Our esteemed Roger Kerry (@RogerKerry1) asked a great question on Twitter last week.
Is a detailed knowledge of anatomy (e.g. muscle structure/innervation; bone form; neural plexi structure; lung structure; etc) necessary to be a good clinician? (Here’s a link to the full Twitter conversation).
Interestingly, peoples’ responses broadly polarised into two binary positions with roughly two-thirds of respondents arguing a qualified “yes”, that anatomy was essential, with a third arguing “no”.
The posted comments also make for interesting reading. But it felt to me that one of the things missing from the debate was a discussion of what anatomy does for physiotherapy, beyond giving us a body of knowledge to use in practice.
Anatomy has had a powerful historical influence on the profession. It’s always been one of the most important ways of aligning the profession with the medical profession, but it’s also been used as a gatekeeping tool.

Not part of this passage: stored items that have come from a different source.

$ cat config.mk
export PLATFORM = sky130hd
export DESIGN_NAME = lds_handler
export DESIGN_NICKNAME = d
export VERILOG_FILES = /design/src/verilog/lds_pkg.sv /design/src/verilog/lds_range_chk.sv /design/src/verilog/lds_err_fifo.sv /design/src/verilog/lds_handler.sv
export SDC_FILE = /design/constraint.sdc
export NUM_CORES = 1
export LEC_CHECK = 0
export CELL_PAD_IN_SITES_DETAIL_PLACEMENT = 0
export CELL_PAD_IN_SITES_GLOBAL_PLACEMENT = 1
export CORE_MARGIN = 2
export CORE_UTILIZATION = 35
export DETAILED_ROUTE_END_ITERATION = 10
export DONT_BUFFER_PORTS = 1
export GPL_TIMING_DRIVEN = 0
export HOLD_SLACK_MARGIN = 0.03
export PLACE_DENSITY = 0.69
export SYNTH_ARGS = -nofsm -noshare
export SYNTH_HDL_FRONTEND = slang
export SYNTH_SLANG_ARGS = --single-unit
export TNS_END_PERCENT = 20
$ cat constraint.sdc
create_clock -name core_clk -period 5.28 [get_ports core_clk]
set_input_delay 0.264 -clock core_clk [delete_from_list [all_inputs] [get_ports core_clk]]
set_output_delay 0.264 -clock core_clk [all_outputs]
set_load 0.01 [all_outputs]
$ cat src/verilog/lds_pkg.sv
// lds_pkg: constants and carrier types of the limit, display and system handler
// assumes one 10 MHz clock and a plain strobe register port with one-cycle read data
`default_nettype none
package lds_pkg;
  localparam int unsigned DW         = 32;
  localparam int unsigned FIFO_DEPTH = 8;
  localparam logic [3:0]  FIFO_FULL  = 4'h8;

  // register offsets (byte addresses)
  localparam logic [7:0] OFS_LIM_VOLT = 8'h00;
  localparam logic [7:0] OFS_LIM_CURR = 8'h04;
  localparam logic [7:0] OFS_LIM_FLO  = 8'h08;
  localparam logic [7:0] OFS_LIM_FHI  = 8'h0c;
  localparam logic [7:0] OFS_DISP     = 8'h10;
  localparam logic [7:0] OFS_ERR      = 8'h14;
  localparam logic [7:0] OFS_LOCK     = 8'h18;
  localparam logic [7:0] OFS_PON      = 8'h1c;
  localparam logic [7:0] OFS_FREQ     = 8'h20;
  localparam logic [7:0] OFS_CTRL     = 8'h24;
  localparam logic [7:0] OFS_STAT     = 8'h28;
  localparam logic [7:0] OFS_VLOW     = 8'h2c;

  // factory limit defaults: volts, tenths of amps, hertz
  localparam logic [15:0] VLIM_DFLT  = 16'h010e;
  localparam logic [15:0] CLIM_DFLT  = 16'h0064;
  localparam logic [15:0] FLO_DFLT   = 16'h002d;
  localparam logic [15:0] FHI_DFLT   = 16'h01f4;
  localparam logic [15:0] DUAL_ABOVE = 16'h00c8;

  // legal setting ranges and reset values
  localparam logic [15:0] DISP_LO  = 16'h0001;
  localparam logic [15:0] DISP_HI  = 16'h0005;
  localparam logic [15:0] PON_LO   = 16'h0000;
  localparam logic [15:0] PON_HI   = 16'h0008;
  localparam logic [15:0] LOCK_HI  = 16'h0001;
  localparam logic [3:0]  PON_FACT = 4'h8;
  localparam logic [2:0]  DISP_RST = 3'h1;

  // control and status bit positions, error word layout
  localparam int unsigned CTL_LOCAL  = 0;
  localparam int unsigned CTL_REMOTE = 1;
  localparam int unsigned CTL_SAVE   = 2;
  localparam int unsigned STS_REMOTE = 0;
  localparam int unsigned STS_DUAL   = 1;
  localparam int unsigned STS_FIXED  = 2;
  localparam int unsigned STS_PAR    = 3;
  localparam int unsigned STS_CAL    = 4;
  localparam int unsigned STS_DFLT   = 5;
  localparam int unsigned STS_CNT    = 8;
  localparam int unsigned ERR_ID     = 16;

  typedef enum logic [2:0] {
    MSG_NONE     = 3'h0,
    MSG_CMD      = 3'h1,
    MSG_PROT     = 3'h2,
    MSG_CONFLICT = 3'h3,
    MSG_RANGE    = 3'h4,
    MSG_OVF      = 3'h5
  } lds_msg_t;

  // signed error numbers, 16-bit two's complement
  function automatic logic [15:0] lds_msg_code(input lds_msg_t m);
    case (m)
      MSG_CMD:      lds_msg_code = 16'hff9c;
      MSG_PROT:     lds_msg_code = 16'hff35;
      MSG_CONFLICT: lds_msg_code = 16'hff23;
      MSG_RANGE:    lds_msg_code = 16'hff22;
      MSG_OVF:      lds_msg_code = 16'hfea2;
      default:      lds_msg_code = 16'h0000;
    endcase
  endfunction

  typedef enum logic [0:0] {
    ST_INIT = 1'b0,
    ST_RUN  = 1'b1
  } lds_st_t;

  typedef struct packed {
    logic [7:0]  addr;
    logic [31:0] wdata;
    logic        wr;
    logic        rd;
  } lds_bus_req_t;

  typedef struct packed {
    logic       go;
    logic       dflt;
    logic [3:0] sel;
  } lds_init_t;

  typedef struct packed {
    logic       wr;
    logic       lockout;
    logic [3:0] pon;
  } lds_nv_t;

  typedef struct packed {
    lds_msg_t [FIFO_DEPTH-1:0] mem;
    logic [3:0]                cnt;
  } lds_fifo_st_t;

  typedef struct packed {
    lds_st_t     st;
    logic        remote;
    logic [2:0]  disp;
    logic        lockout;
    logic [3:0]  pon;
    logic [15:0] freq;
    logic        push;
    lds_msg_t    push_id;
    logic [31:0] rdata;
    logic        nv_wr;
    logic        cal_save;
    lds_init_t   init;
  } lds_state_t;
endpackage
`default_nettype wire

$ cat src/verilog/lds_range_chk.sv
// lds_range_chk: inclusive range test of a 16-bit setting value
// assumes lo is not above hi; purely combinational
`timescale 1ns/1ps
`default_nettype none
module lds_range_chk (
  input  wire logic [15:0] val, // value under test
  input  wire logic [15:0] lo,  // least legal value
  input  wire logic [15:0] hi,  // greatest legal value
  output logic             ok   // value within lo..hi
);
  // both bounds inclusive
  assign ok = (val >= lo) && (val <= hi);
endmodule
`default_nettype wire

$ cat src/verilog/lds_err_fifo.sv
// lds_err_fifo: shifting error queue with an overflow marker in its last slot
// assumes at most one push and one pop per cycle from the handler
`timescale 1ns/1ps
`default_nettype none
module lds_err_fifo (
  input  wire logic              core_clk, // system clock
  input  wire logic              rst_n,    // async reset, active low
  input  wire logic              push,     // store one error
  input  wire lds_pkg::lds_msg_t push_id,  // error to store
  input  wire logic              pop,      // remove head entry
  output lds_pkg::lds_msg_t      head,     // oldest entry, none when empty
  output logic [3:0]             cnt       // entries held
);
  lds_pkg::lds_fifo_st_t s_r;
  lds_pkg::lds_fifo_st_t s_nxt;

  // pop shifts down first, then a push lands behind the survivors
  always_comb
  begin
    s_nxt = s_r;
    if (pop && (s_r.cnt != 4'h0))
    begin
      for (int i = 0; i < lds_pkg::FIFO_DEPTH - 1; i++)
      begin
        s_nxt.mem[i] = s_r.mem[i+1];
      end
      s_nxt.mem[lds_pkg::FIFO_DEPTH-1] = lds_pkg::MSG_NONE;
      s_nxt.cnt = s_r.cnt - 4'h1;
    end
    if (push)
    begin
      if (s_nxt.cnt == lds_pkg::FIFO_FULL)
        s_nxt.mem[lds_pkg::FIFO_DEPTH-1] = lds_pkg::MSG_OVF;
      else
      begin
        s_nxt.mem[s_nxt.cnt[2:0]] = push_id;
        s_nxt.cnt = s_nxt.cnt + 4'h1;
      end
    end
  end

  // state register
  always_ff @(posedge core_clk or negedge rst_n)
  begin
    if (!rst_n)
      s_r <= '0;
    else
      s_r <= s_nxt;
  end

  assign head = s_r.mem[0]; // empty slots hold none
  assign cnt  = s_r.cnt;
endmodule
`default_nettype wire

$ cat src/verilog/lds_handler.sv
// lds_handler: limit queries, readout select, error queue and system control
// assumes a register master that never overlaps strobes; straps valid at reset release
//
// The strobed register port and the register addresses were left to the implementer.
`timescale 1ns/1ps
`default_nettype none
module lds_handler #(
  parameter logic [15:0] VLIM    = lds_pkg::VLIM_DFLT, // voltage limit
  parameter logic [15:0] CLIM    = lds_pkg::CLIM_DFLT, // low-range current limit
  parameter logic [15:0] FLIM_LO = lds_pkg::FLO_DFLT,  // lower frequency limit
  parameter logic [15:0] FLIM_HI = lds_pkg::FHI_DFLT   // upper frequency limit
) (
  input  wire logic                  core_clk,     // 10 MHz clock
  input  wire logic                  rst_n,        // async reset, active low
  input  wire lds_pkg::lds_bus_req_t bus_req,      // register request
  output logic [31:0]                bus_rdata,    // read data, cycle after read
  input  wire logic                  par_bus_sel,  // parallel bus in use
  input  wire logic                  ren,          // parallel bus remote enable
  input  wire logic                  cal_mode,     // calibration mode active
  input  wire logic                  pu_lockout,   // stored power-up lockout
  input  wire logic [3:0]            pu_sel,       // stored power-on selector
  input  wire logic                  pu_sel_valid, // selected state data valid
  output logic                       remote,       // remote state, keys locked
  output logic [2:0]                 disp_mode,    // right display selection
  output logic [15:0]                freq_set,     // accepted frequency
  output logic                       cal_save,     // coefficient save pulse
  output lds_pkg::lds_nv_t           nv,           // non-volatile setting write
  output lds_pkg::lds_init_t         init          // power-up load request
);
  localparam logic FIX_F = (FLIM_LO == FLIM_HI);
  localparam logic DUAL  = (VLIM > lds_pkg::DUAL_ABOVE);

  lds_pkg::lds_state_t s_r;
  lds_pkg::lds_state_t s_nxt;
  lds_pkg::lds_msg_t   err_head;
  logic [3:0]          err_cnt;
  logic                err_pop;
  logic                disp_ok;
  logic                pon_ok;
  logic                lock_ok;
  logic                freq_ok;
  logic                hi_zero;
  logic                wr_lim;
  logic [15:0]         vlow;

  // range checks of incoming setting values
  lds_range_chk u_disp_chk (
    .val (bus_req.wdata[15:0]),
    .lo  (lds_pkg::DISP_LO),
    .hi  (lds_pkg::DISP_HI),
    .ok  (disp_ok)
  );

  lds_range_chk u_pon_chk (
    .val (bus_req.wdata[15:0]),
    .lo  (lds_pkg::PON_LO),
    .hi  (lds_pkg::PON_HI),
    .ok  (pon_ok)
  );

  lds_range_chk u_freq_chk (
    .val (bus_req.wdata[15:0]),
    .lo  (FLIM_LO),
    .hi  (FLIM_HI),
    .ok  (freq_ok)
  );

  // error queue
  lds_err_fifo u_err (
    .core_clk (core_clk),
    .rst_n    (rst_n),
    .push     (s_r.push),
    .push_id  (s_r.push_id),
    .pop      (err_pop),
    .head     (err_head),
    .cnt      (err_cnt)
  );

  // request decode helpers
  assign hi_zero = (bus_req.wdata[31:16] == 16'h0000);
  assign lock_ok = (bus_req.wdata[15:0] <= lds_pkg::LOCK_HI);
  assign wr_lim  = bus_req.wr && ((bus_req.addr == lds_pkg::OFS_LIM_VOLT)
                 || (bus_req.addr == lds_pkg::OFS_LIM_CURR)
                 || (bus_req.addr == lds_pkg::OFS_LIM_FLO)
                 || (bus_req.addr == lds_pkg::OFS_LIM_FHI));
  assign err_pop = bus_req.rd && (bus_req.addr == lds_pkg::OFS_ERR);
  assign vlow    = DUAL ? {1'b0, VLIM[15:1]} : VLIM;

  // next-state logic: reads, writes, remote state and power-up load
  always_comb
  begin
    s_nxt          = s_r;
    s_nxt.push     = 1'b0;
    s_nxt.push_id  = lds_pkg::MSG_NONE;
    s_nxt.rdata    = 32'h0000_0000;
    s_nxt.nv_wr    = 1'b0;
    s_nxt.cal_save = 1'b0;
    s_nxt.init.go  = 1'b0;
    // read data for the next cycle only
    if (bus_req.rd)
    begin
      case (bus_req.addr)
        lds_pkg::OFS_LIM_VOLT: s_nxt.rdata = {16'h0000, VLIM};
        lds_pkg::OFS_LIM_CURR: s_nxt.rdata = {16'h0000, CLIM};
        lds_pkg::OFS_LIM_FLO:  s_nxt.rdata = {16'h0000, FLIM_LO};
        lds_pkg::OFS_LIM_FHI:  s_nxt.rdata = {16'h0000, FLIM_HI};
        lds_pkg::OFS_DISP:     s_nxt.rdata = {29'h0000_0000, s_r.disp};
        lds_pkg::OFS_ERR:
          s_nxt.rdata = {13'h0000, err_head, lds_pkg::lds_msg_code(err_head)};
        lds_pkg::OFS_LOCK:     s_nxt.rdata = {31'h0000_0000, s_r.lockout};
        lds_pkg::OFS_PON:      s_nxt.rdata = {28'h000_0000, s_r.pon};
        lds_pkg::OFS_FREQ:     s_nxt.rdata = {16'h0000, s_r.freq};
        lds_pkg::OFS_VLOW:     s_nxt.rdata = {16'h0000, vlow};
        lds_pkg::OFS_STAT:
        begin
          s_nxt.rdata[lds_pkg::STS_REMOTE] = s_r.remote;
          s_nxt.rdata[lds_pkg::STS_DUAL]   = DUAL;
          s_nxt.rdata[lds_pkg::STS_FIXED]  = FIX_F;
          s_nxt.rdata[lds_pkg::STS_PAR]    = par_bus_sel;
          s_nxt.rdata[lds_pkg::STS_CAL]    = cal_mode;
          s_nxt.rdata[lds_pkg::STS_DFLT]   = s_r.init.dflt;
          s_nxt.rdata[lds_pkg::STS_CNT+:4] = err_cnt;
        end
        default:               s_nxt.rdata = 32'h0000_0000;
      endcase
    end
    // writes
    if (bus_req.wr)
    begin
      case (bus_req.addr)
        lds_pkg::OFS_LIM_VOLT, lds_pkg::OFS_LIM_CURR,
        lds_pkg::OFS_LIM_FLO, lds_pkg::OFS_LIM_FHI:
        begin
          s_nxt.push    = 1'b1;
          s_nxt.push_id = lds_pkg::MSG_PROT;
        end
        lds_pkg::OFS_DISP:
          if (disp_ok && hi_zero)
            s_nxt.disp = bus_req.wdata[2:0];
          else
          begin
            s_nxt.push    = 1'b1;
            s_nxt.push_id = lds_pkg::MSG_RANGE;
          end
        lds_pkg::OFS_LOCK:
          if (lock_ok && hi_zero)
          begin
            s_nxt.lockout = bus_req.wdata[0];
            s_nxt.nv_wr   = 1'b1;
          end
          else
          begin
            s_nxt.push    = 1'b1;
            s_nxt.push_id = lds_pkg::MSG_RANGE;
          end
        lds_pkg::OFS_PON:
          if (pon_ok && hi_zero)
          begin
            s_nxt.pon   = bus_req.wdata[3:0];
            s_nxt.nv_wr = 1'b1;
          end
          else
          begin
            s_nxt.push    = 1'b1;
            s_nxt.push_id = lds_pkg::MSG_RANGE;
          end
        lds_pkg::OFS_FREQ:
          if (FIX_F && (!hi_zero || (bus_req.wdata[15:0] != FLIM_LO)))
          begin
            s_nxt.push    = 1'b1;
            s_nxt.push_id = lds_pkg::MSG_CMD;
          end
          else if (!freq_ok || !hi_zero)
          begin
            s_nxt.push    = 1'b1;
            s_nxt.push_id = lds_pkg::MSG_RANGE;
          end
          else
            s_nxt.freq = bus_req.wdata[15:0];
        lds_pkg::OFS_CTRL:
        begin
          // serial go-local and go-remote, ignored under the parallel bus
          if (!par_bus_sel && bus_req.wdata[lds_pkg::CTL_LOCAL])
            s_nxt.remote = 1'b0;
          if (!par_bus_sel && bus_req.wdata[lds_pkg::CTL_REMOTE])
            s_nxt.remote = 1'b1;
          if (bus_req.wdata[lds_pkg::CTL_SAVE])
          begin
            if (cal_mode)
              s_nxt.cal_save = 1'b1;
            else
            begin
              s_nxt.push    = 1'b1;
              s_nxt.push_id = lds_pkg::MSG_CONFLICT;
            end
          end
        end
        default:
        begin
        end
      endcase
    end
    // parallel bus owns remote state
    if (par_bus_sel)
      s_nxt.remote = ren;
    // one-time power-up load after reset release
    unique case (s_r.st)
      lds_pkg::ST_INIT:
      begin
        s_nxt.st        = lds_pkg::ST_RUN;
        s_nxt.lockout   = pu_lockout;
        s_nxt.pon       = pu_sel;
        s_nxt.remote    = par_bus_sel ? ren : pu_lockout;
        s_nxt.init.go   = 1'b1;
        s_nxt.init.sel  = pu_sel;
        s_nxt.init.dflt = !pu_sel_valid || (pu_sel >= lds_pkg::PON_FACT);
      end
      lds_pkg::ST_RUN:
      begin
      end
    endcase
  end

  // state register
  always_ff @(posedge core_clk or negedge rst_n)
  begin
    if (!rst_n)
    begin
      s_r      <= '0;
      s_r.disp <= lds_pkg::DISP_RST;
      s_r.freq <= FLIM_LO;
    end
    else
      s_r <= s_nxt;
  end

  // outputs straight from the state register
  assign bus_rdata  = s_r.rdata;
  assign remote     = s_r.remote;
  assign disp_mode  = s_r.disp;
  assign freq_set   = s_r.freq;
  assign cal_save   = s_r.cal_save;
  assign init       = s_r.init;
  assign nv         = '{wr: s_r.nv_wr, lockout: s_r.lockout, pon: s_r.pon};
endmodule
`default_nettype wire

==> impl_metrics.env <==
export IMPL_netlist_instances=498
export IMPL_p_leak_nw=2.62
export IMPL_cts_root_buffer="clkbuf_16"
export IMPL_antenna_found_initial=0
export IMPL_combPwrFrac_pct=17.4
export IMPL_multi_input_area_mm2=0.00227
export IMPL_cts_repair_resized=0
export IMPL_grt_max_degree=86
export IMPL_rsz0062_at_grt="no"
export IMPL_cp_max_fo=10
export IMPL_seq_power_share_pct=43.5
export IMPL_vias=3825
export IMPL_post_cts_buffers=0
export IMPL_r2r_start="u_err.cnt[0]"
export IMPL_htree_levels=3
export IMPL_clkLatencyLatePin_ps=340
export IMPL_cp_data_required_time_ps=5510
export IMPL_setup_viol=0
export IMPL_relSlewSlack_pct=36.9
export IMPL_netlist_area_mm2=0.00497
export IMPL_die_x_um=123
export IMPL_wl_met1_um=5890
export IMPL_p_switching_w=0.000458
export IMPL_power_density_mw_per_mm2=287
export IMPL_nets=585
export IMPL_hold_path_class="primary input to register"
export IMPL_netlist_area_leader_share_pct=40.3
export IMPL_ys_seq_area_share_pct=42.9
export IMPL_rows=43
export IMPL_dr_pass1_iters=5
export IMPL_max_cap_viol_count=0
export IMPL_grtUsageTotal_pct=17.6
export IMPL_p_int_w=0.00115
export IMPL_hpwl_um=9510
export IMPL_cts_sinks=85
export IMPL_drc=0
export IMPL_gp_congestion=0.869
export IMPL_synthTopCellsByArea="dfrtp_1 40%, buf_4 9.5%, mux2_2 9.1%"
export IMPL_die_y_um=123
export IMPL_switching_share_pct=28.4
export IMPL_min_from="par_bus_sel"
export IMPL_cp_startpoint="u_err.cnt[0]"
export IMPL_setup_tns_ps=0
export IMPL_n_fill_cell=1369
export IMPL_yosys_area_top_type="dfrtp_1"
export IMPL_routed_via_density=5.37
export IMPL_cts_buffers=9
export IMPL_ys_ff_latch=85
export IMPL_critPathCaptureType="register"
export IMPL_seqCellArea_mm2=0.00213
export IMPL_wl_met2_um=5570
export IMPL_fin_crit_sh_pct=78.7
export IMPL_fin_skew_ps=7.83
export IMPL_crit_type="register to register"
export IMPL_fin_crit_ps=4160
export IMPL_grt_pass1_vias=3798
export IMPL_cts_tree="built"
export IMPL_layout_drive_gt1_share_pct=25.2
export IMPL_grt_ovfl_total=0
export IMPL_clockPowerShare_pct=39.2
export IMPL_port_buffers=0
export IMPL_cts_buffer_depth=2
export IMPL_detail_route_iter0_violations=207
export IMPL_peakVddDrop_mv=0.143
export IMPL_crit_arrival_ps=4390
export IMPL_cts_reportedPaths_clkPinSlew_ps=60
export IMPL_synth_cell_types=58
export IMPL_highest_layer="met4"
export IMPL_synth_ff_type="dfrtp_1"
export IMPL_ios=118
export IMPL_initial_core_util_pct=35.8
export IMPL_cts_hold_buf=5
export IMPL_status="finished, final reports clean"
export IMPL_tightest_slew_ps=945
export IMPL_met3_length_um=986
export IMPL_maxSlewViolCount=0
export IMPL_synthArstFlopShare_pct=100
export IMPL_start_kind="register"
export IMPL_areaGrowthSynthToFinish_pct=12.8
export IMPL_core_mm2=0.0139
export IMPL_synth_edf_count=0
export IMPL_grt_pass1_wl_um=20300
export IMPL_fmax_mhz=241
export IMPL_hold_viol_final=0
export IMPL_ant_nets=0
export IMPL_fin_util_pct=40.4
export IMPL_antenna_cells=0
export IMPL_wire_per_inst_um=17.7
export IMPL_dieArea_mm2=0.0152
export IMPL_synth_area_per_cell_um2=9.98
export IMPL_wl_um=12600
export IMPL_yosys_warnings=0
## final timing paths
kind	slack (ps)	depth (start not counted)	to
max	1120	14	u_err.s_r[10]
min	50	2	remote
max reg2reg	1120	14	u_err.s_r[10]
min reg2reg	480	1	init[1]
max in group asynchronous	4450	2	freq_set[3]
min in group asynchronous	470	2	init[0]
## kinds of logic (layout without fill, tap and decap cells)
logic type / count (synthesis) / count (layout) / synth area share, %
buffers and inverters: 98 / 120 / 12.3
flip-flops: 85 / 85 / 42.9
multiplexers: 57 / 57 / 12.8
other: 2 / 14 / 0.151
AO/OA/AOI/OAI: 98 / 98 / 13.3
adder cells (fa/ha/maj): 5 / 5 / 1.26
AND/OR/NAND/NOR: 147 / 147 / 16.2
XOR/XNOR: 6 / 6 / 1.06
## cell usage in the layout, fill, tap and decap left out, types with 6 or more instances in the layout
cell,synthesis,final
clkbuf_16,0,9
mux2i_1,14,14
dfrtp_1,80,80
nor2_1,24,24
nand2_1,30,30
clkbuf_1,18,20
nand3_1,11,11
nor2b_1,12,12
a21oi_1,25,25
conb_1,2,14
nor4_1,12,12
mux2_2,40,40
or3_1,6,6
and3_1,6,6
o21ai_0,15,15
inv_1,16,16
a22oi_1,9,9
buf_4,63,63
nand2b_1,6,6
nor3_1,10,10
## power groups by stage
stage,clock [W],combinational (W),sequential (W)
finish,0.000630,0.000280,0.000700
global route,0.000669,0.000312,0.000704
CTS,0.000644,0.000277,0.000700
detailed placement,0,0.000258,0.000712
global placement,0,0.000255,0.000711
floorplan,0,0.000207,0.000703
## registers in the layout, summed over array words and instances (netlist names)
register    count
remote          1
init            6
bus_rdata      19
s_r             5
freq_set       16
disp_mode       3
cal_save        1
nv              6
u_err.cnt       4
u_err.s_r      21
u_err.head      3
## critical path: stages, from the launching register on
cell      delay (ps)
dfrtp_1          360
clkbuf_1         220
inv_1            210
ha_1             230
or3b_2           450
clkbuf_1         190
nand2_1          330
clkbuf_1         500
o21ai_0          250
inv_1            100
ha_1             180
nand2_1           70
mux2i_1          360
a2111o_1         250
mux2_1           330
## cell type report
| cell class | instances | area share, % |
|---|---|---|
| timing repair buffer | 6 | 1.38 |
| sequential | 85 | 38.0 |
| clock inverter | 5 | 1.03 |
| inverter | 16 | 1.07 |
| buffer | 82 | 9.84 |
| multi-input combinational | 327 | 40.5 |
| tap | 180 | 4.02 |
| clock buffer | 11 | 4.15 |
## per-stage QoR
| step | instances | area [µm²] | setup slack, ps | power [W] | hold slack (ps) |
|---|---|---|---|---|---|
| finish | 712 | 5610 | 1120 | 0.00161 | 51.4 |
| global route | 712 | 5610 | 770 | 0.00169 | 55.6 |
| CTS | 711 | 5600 | 1110 | 0.00162 | 35.0 |
| detailed placement | 690 | 5240 | 1100 | 0.000970 | -29.7 |
| global placement | 690 | 5240 | 1200 | 0.000967 | -29.4 |
| floorplan | 510 | 5020 | 1820 | 0.000910 | -31.6 |
## synthesized netlist by cell type, types with 5 or more instances
cell,number
nand3_1,11
buf_4,63
inv_1,16
dfstp_2,5
nor3_1,10
nor2b_1,12
mux2i_1,14
a21oi_1,25
nor2_1,24
ha_1,5
nand2b_1,6
clkbuf_1,18
nand2_1,30
mux2_2,40
a22oi_1,9
or3_1,6
dfrtp_1,80
nor4_1,12
o21ai_0,15
and3_1,6
## routing by layer
metal  track usage (%)  vias up
met3              4.34       18
met4              5.47        0
met5                 0        -
li1                  -     1780
met1              24.8     1874
met2              26.6      153
(Power assumes the default switching activity.)
<file path="config.mk">
export PLATFORM = sky130hd
export DESIGN_NAME = fault_status_registers
export DESIGN_NICKNAME = d
export VERILOG_FILES = /design/src/design/fault_status_registers.v
export VERILOG_INCLUDE_DIRS = /design/src /design/src/design
export SDC_FILE = /design/constraint.sdc
export NUM_CORES = 1
export LEC_CHECK = 0
export BUFFER_PORTS_ARGS = -buffer_cell sky130_fd_sc_hd__clkbuf_2
export CAP_MARGIN = 20
export CELL_PAD_IN_SITES_DETAIL_PLACEMENT = 0
export CELL_PAD_IN_SITES_GLOBAL_PLACEMENT = 1
export CORE_MARGIN = 8
export CORE_UTILIZATION = 28
export DETAILED_ROUTE_END_ITERATION = 8
export GPL_TIMING_DRIVEN = 0
export PLACE_DENSITY_LB_ADDON = 0.1
export SETUP_SLACK_MARGIN = 0.2
export SLEW_MARGIN = 0
export SYNTH_ARGS = -nofsm -noshare
export SYNTH_HDL_FRONTEND = slang
export SYNTH_SLANG_ARGS = --single-unit
</file>
<file path="constraint.sdc">
create_clock -name clock -period 1.1 [get_ports clock]
set_input_delay 0.055 -clock clock [delete_from_list [all_inputs] [get_ports clock]]
set_output_delay 0.055 -clock clock [all_outputs]
set_load 0.01 [all_outputs]
</file>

Having a detailed knowledge of structural anatomy has been one of the most powerful ways of deciding whether students will become physiotherapists or not. Often considered to be a core subject and given enormous amounts of attention at the outset of our training, failing the anatomy exam was often the most taxing first hurdle a student had to overcome.
Many students failed. I know many stories of students who had the human touch but couldn’t turn their brains quickly enough to the rigours of anatomy in order to pass the end-of-year exam. These poor students were told in metaphorical terms that they had failed as physios.
Perhaps then anatomy feels so central to us because we survived this test? We were the achievers; the ones who successfully demonstrated the same kind of mental aptitude to learn whole chapters of Gray’s Anatomy as the people who told us that anatomy was important to the profession in the first place?
That anatomy is important to the identity of the physiotherapy profession is beyond doubt. But much of this is socially constructed. It’s important to us because we’ve made it important.
Given that we can’t change anatomical structures with our mobilisations and manipulations, there’s nothing inherently necessary about knowledge of anatomy. It helps to know the structure of a vein to understand a DVT, or the structure of deep hip flexors when performing a Thomas Test, sure, but is that sufficient to call anatomy a ‘core’ subject?
Anatomy has clearly had an important effect on positioning physiotherapy close to medicine, and it makes so much else possible. Would we place so much emphasis on objective clinical tests, for instance, if we didn’t have to find a use for all that anatomy knowledge?
And is a detailed knowledge of anatomy really the best gatekeeper of whether you’re going to become a good physiotherapist?
It has always seemed to me to be a poor test of a person’s physio-ness. But this is hard to prove because all of the people I see in practice have already met the threshold and succeeded.
I do know though, that there are legions of physiotherapists who rely very little on their knowledge of anatomy, and the semi-deliberate act of forgetting anatomy has been liberating for them.
As always, it’s not the doing, it’s what the doing does.
Jenny Wickford says
Very interesting! There is also another rather important dimension to this. We talk about anatomy as in absolute terms. But the anatomy we learn is an interpretation of the body that was made a very long time ago. And we teach anatomy based on these terms. There are other ways of understanding the body, from other perspectives. And although I think understanding the structure and function of the body is important, I would agree that just knowing the names of the parts of the body does not make a good clinician. One could argue that it can actually have the opposite effect, if in the process of separating and naming parts we have forgotten the very complex whole. This can then impact both research and clinical practice. So maybe if we took a more critical view of anatomy, and allowed for more ways of defining and learning anatomy, we could enable other ways of understanding the body.